Home preservation: Chard leaves freeze well after blanching, but the stems become soggy and rather unappealing. Canned chard does not fare as well producing a product similar to canned spinach.

To freeze:

  1. Prepare a sink of cold water. Rinse chard through several changes of water lifting leaves out leaving sand and soil behind. Then separate the stems from the leaves.
  2. Bring 4 quarts of water to a rolling boil. Drop about one pound of whole leaves in boiling water, cover and blanch for 2 minutes (blanch stems for 3 minutes).
  3. Remove chard from water and immerse in an ice water bath for 2 minutes. Drain.
  4. Pack in zip-closure freezer bags or freezer containers, leaving no headspace. Label, date and freeze at zero degrees for up to one year.

Recipes:

Wilted Swiss Chard with Garlic
Chard is a tender green and benefits from a brief cooking period. Wilted greens are simply sautéed in oil, covered and cooked without adding any cooking liquid. Tender greens such as beet greens and spinach can also be prepared in this manner.

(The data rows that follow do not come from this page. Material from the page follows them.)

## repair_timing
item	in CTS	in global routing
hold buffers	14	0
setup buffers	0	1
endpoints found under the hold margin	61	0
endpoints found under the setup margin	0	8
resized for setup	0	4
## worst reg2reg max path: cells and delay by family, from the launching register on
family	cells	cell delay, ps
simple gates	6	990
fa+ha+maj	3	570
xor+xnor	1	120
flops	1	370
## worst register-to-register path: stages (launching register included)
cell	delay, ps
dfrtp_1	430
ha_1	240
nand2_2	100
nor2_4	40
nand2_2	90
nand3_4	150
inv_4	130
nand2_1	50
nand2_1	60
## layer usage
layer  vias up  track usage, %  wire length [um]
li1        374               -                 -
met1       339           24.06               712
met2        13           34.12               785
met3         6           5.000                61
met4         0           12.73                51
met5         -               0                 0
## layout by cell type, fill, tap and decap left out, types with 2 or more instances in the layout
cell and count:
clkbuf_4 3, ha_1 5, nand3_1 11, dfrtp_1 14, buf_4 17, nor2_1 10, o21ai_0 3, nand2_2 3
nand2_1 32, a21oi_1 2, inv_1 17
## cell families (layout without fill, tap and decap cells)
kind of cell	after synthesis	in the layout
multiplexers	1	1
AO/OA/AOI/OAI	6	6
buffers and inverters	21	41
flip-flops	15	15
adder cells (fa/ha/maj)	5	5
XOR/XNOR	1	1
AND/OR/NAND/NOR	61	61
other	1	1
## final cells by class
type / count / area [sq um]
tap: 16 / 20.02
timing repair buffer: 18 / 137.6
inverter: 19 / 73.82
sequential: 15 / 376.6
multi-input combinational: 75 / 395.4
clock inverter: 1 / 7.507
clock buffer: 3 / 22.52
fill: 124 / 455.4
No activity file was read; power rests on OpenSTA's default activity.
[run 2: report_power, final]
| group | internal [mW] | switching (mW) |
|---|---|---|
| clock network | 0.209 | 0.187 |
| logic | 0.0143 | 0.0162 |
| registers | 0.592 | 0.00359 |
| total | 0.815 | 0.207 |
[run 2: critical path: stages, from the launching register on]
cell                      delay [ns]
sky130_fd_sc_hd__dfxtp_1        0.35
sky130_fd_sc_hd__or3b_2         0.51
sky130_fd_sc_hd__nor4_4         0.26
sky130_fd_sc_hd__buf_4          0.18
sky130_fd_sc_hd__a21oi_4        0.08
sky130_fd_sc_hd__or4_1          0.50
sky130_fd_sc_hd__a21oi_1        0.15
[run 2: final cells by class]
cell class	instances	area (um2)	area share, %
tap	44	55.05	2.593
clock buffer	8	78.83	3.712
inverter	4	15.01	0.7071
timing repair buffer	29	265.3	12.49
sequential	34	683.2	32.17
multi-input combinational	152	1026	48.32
<file path="src/rtl/debounce_pkg.sv">
`default_nettype none
// ============================================================================
// Module   : debounce_pkg
// Brief    : Shared FSM encoding and default timing for the switch debouncer.
// Revision : 1.0 - initial release
// ============================================================================
package debounce_pkg;

    localparam int STATE_W                 = 2;
    localparam int DEBOUNCE_10MS_AT_100MHZ = 1000000;

    typedef enum logic [STATE_W-1:0] {
        LOW_STABLE  = 2'd0,
        LOW_TO_HIGH = 2'd1,
        HIGH_STABLE = 2'd2,
        HIGH_TO_LOW = 2'd3
    } state_t;

endpackage
`default_nettype wire

</file>
<file path="src/rtl/switch_debouncer_if.sv">
`default_nettype none
// ============================================================================
// Module   : switch_debouncer_if
// Brief    : Raw switch input and conditioned outputs of one debouncer.
// Revision : 1.0 - initial release
// ============================================================================
interface switch_debouncer_if #(
    parameter int PRESS_W = 8
);
    logic               raw_in;
    logic               level;
    logic               rise;
    logic               fall;
    logic [PRESS_W-1:0] press_count;
    logic               settling;

    modport master (
        output raw_in,
        input  level, rise, fall, press_count, settling
    );

    modport slave (
        input  raw_in,
        output level, rise, fall, press_count, settling
    );
endinterface
`default_nettype wire

</file>
<file path="src/rtl/sync_2ff.sv">
`default_nettype none
// ============================================================================
// Module   : sync_2ff
// Brief    : Two-flop synchroniser for a single asynchronous bit.
// Revision : 1.0 - initial release
// ============================================================================
module sync_2ff (
    input  wire logic clk,
    input  wire logic rst,
    input  wire logic i_d,
    output logic      o_q
);
    logic r_s1;
    logic r_s2;

    always_ff @(posedge clk or negedge rst) begin
        if (!rst) begin
            r_s1 <= 1'b0;
            r_s2 <= 1'b0;
        end else begin
            r_s1 <= i_d;
            r_s2 <= r_s1;
        end
    end

    assign o_q = r_s2;
endmodule
`default_nettype wire

</file>
<file path="src/rtl/switch_debouncer.sv">
`default_nettype none
// ============================================================================
// Module   : switch_debouncer
// Brief    : Synchronise and debounce one mechanical switch; level, edges, count.
// Revision : 1.0 - initial release
// ============================================================================
module switch_debouncer
    import debounce_pkg::*;
#(
    parameter int STABLE_CYCLES = DEBOUNCE_10MS_AT_100MHZ,
    parameter int CNT_W         = 20,
    parameter int PRESS_W       = 8
) (
    input  wire logic         clk,
    input  wire logic         rst,
    switch_debouncer_if.slave bus
);
    localparam logic [CNT_W-1:0] c_cnt_last = CNT_W'(STABLE_CYCLES - 1);
    localparam logic [CNT_W-1:0] c_cnt_one  = CNT_W'(1);

    logic               w_s2;
    state_t             r_state, w_state_nxt;
    logic [CNT_W-1:0]   r_cnt, w_cnt_nxt;
    logic               r_level, w_level_nxt;
    logic               r_rise, w_rise_nxt;
    logic               r_fall, w_fall_nxt;
    logic               r_settling, w_settling_nxt;
    logic [PRESS_W-1:0] r_press, w_press_nxt;

    sync_2ff u_sync (
        .clk (clk),
        .rst (rst),
        .i_d (bus.raw_in),
        .o_q (w_s2)
    );

    always_ff @(posedge clk or negedge rst) begin
        if (!rst) begin
            r_state    <= LOW_STABLE;
            r_cnt      <= '0;
            r_level    <= 1'b0;
            r_rise     <= 1'b0;
            r_fall     <= 1'b0;
            r_settling <= 1'b0;
            r_press    <= '0;
        end else begin
            r_state    <= w_state_nxt;
            r_cnt      <= w_cnt_nxt;
            r_level    <= w_level_nxt;
            r_rise     <= w_rise_nxt;
            r_fall     <= w_fall_nxt;
            r_settling <= w_settling_nxt;
            r_press    <= w_press_nxt;
        end
    end

    // Any opposite sample while qualifying drops back to the stable state with no credit kept.
    always_comb begin
        w_state_nxt = r_state;
        w_cnt_nxt   = r_cnt;
        w_level_nxt = r_level;
        w_rise_nxt  = 1'b0;
        w_fall_nxt  = 1'b0;
        w_press_nxt = r_press;
        case (r_state)
            LOW_STABLE: begin
                if (w_s2) begin
                    w_state_nxt = LOW_TO_HIGH;
                    w_cnt_nxt   = c_cnt_one;
                end else begin
                    w_cnt_nxt   = '0;
                end
            end
            LOW_TO_HIGH: begin
                if (!w_s2) begin
                    w_state_nxt = LOW_STABLE;
                    w_cnt_nxt   = '0;
                end else if (r_cnt == c_cnt_last) begin
                    w_state_nxt = HIGH_STABLE;
                    w_level_nxt = 1'b1;
                    w_rise_nxt  = 1'b1;
                    w_press_nxt = r_press + PRESS_W'(1);
                    w_cnt_nxt   = '0;
                end else begin
                    w_cnt_nxt   = r_cnt + c_cnt_one;
                end
            end
            HIGH_STABLE: begin
                if (!w_s2) begin
                    w_state_nxt = HIGH_TO_LOW;
                    w_cnt_nxt   = c_cnt_one;
                end else begin
                    w_cnt_nxt   = '0;
                end
            end
            HIGH_TO_LOW: begin
                if (w_s2) begin
                    w_state_nxt = HIGH_STABLE;
                    w_cnt_nxt   = '0;
                end else if (r_cnt == c_cnt_last) begin
                    w_state_nxt = LOW_STABLE;
                    w_level_nxt = 1'b0;
                    w_fall_nxt  = 1'b1;
                    w_cnt_nxt   = '0;
                end else begin
                    w_cnt_nxt   = r_cnt + c_cnt_one;
                end
            end
            default: begin
                w_state_nxt = LOW_STABLE;
                w_cnt_nxt   = '0;
            end
        endcase
        w_settling_nxt = (w_state_nxt == LOW_TO_HIGH) || (w_state_nxt == HIGH_TO_LOW);
    end

    assign bus.level       = r_level;
    assign bus.rise        = r_rise;
    assign bus.fall        = r_fall;
    assign bus.settling    = r_settling;
    assign bus.press_count = r_press;
endmodule
`default_nettype wire

</file>
<file path="src/flat_wrapper.sv">
// flat-port wrapper written by rule: the top's interface ports become plain ports
module switch_debouncer_flat import debounce_pkg::*;
#(
    parameter int STABLE_CYCLES = DEBOUNCE_10MS_AT_100MHZ,
    parameter int CNT_W         = 20,
    parameter int PRESS_W       = 8
)
  (clk, rst, bus_raw_in, bus_level, bus_rise, bus_fall, bus_press_count, bus_settling);
  switch_debouncer_if #(.PRESS_W(PRESS_W)) bus_i ();
  input  wire logic clk;
  input  wire logic rst;
  input wire logic [$bits(bus_i.raw_in)-1:0] bus_raw_in;
  output wire logic [$bits(bus_i.level)-1:0] bus_level;
  output wire logic [$bits(bus_i.rise)-1:0] bus_rise;
  output wire logic [$bits(bus_i.fall)-1:0] bus_fall;
  output wire logic [$bits(bus_i.press_count)-1:0] bus_press_count;
  output wire logic [$bits(bus_i.settling)-1:0] bus_settling;
  assign bus_i.raw_in = bus_raw_in;
  assign bus_level = bus_i.level;
  assign bus_rise = bus_i.rise;
  assign bus_fall = bus_i.fall;
  assign bus_press_count = bus_i.press_count;
  assign bus_settling = bus_i.settling;
  switch_debouncer #(.STABLE_CYCLES(STABLE_CYCLES), .CNT_W(CNT_W), .PRESS_W(PRESS_W)) u_core (.clk(clk), .rst(rst), .bus(bus_i));
endmodule
</file>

  • 2 pounds Swiss chard, cleaned and coarsely chopped
  • 3 tablespoons olive oil
  • 2 cloves garlic, minced
  • Salt and freshly ground black pepper to taste
  • Fresh lemon juice, optional

 

  1. Wash the greens in several changes of cold water. Fill the sink with cool water and swish the greens through the water one hand full at a time.
  2. Remove the stems and chop into one-inch pieces. Set aside.
  3. Stack the leaves and roll them into a scroll. Using a sharp knife cut across each scroll until all the greens are prepared.
  4. Mince the garlic and set aside.
  5. Heat a skillet or heavy Dutch oven over medium-high heat. Add olive oil and chopped stems. Sauté 5 minutes. Add garlic and sauté an additional 15 seconds.
  6. Add the wet chard one hand full at a time. Stir after each addition. After all the greens have been added, immediately cover with a tight-fitting lid. Allow the greens to cook or wilt about 5 minutes. They should be wilted and still bright green in color.
  7. Remove the lid and continue cooking over high heat until all the liquid has evaporated, about 2 to 3 minutes. Season with salt and pepper to taste. Serve immediately with a squeeze of lemon juice, if desired. Serves 4.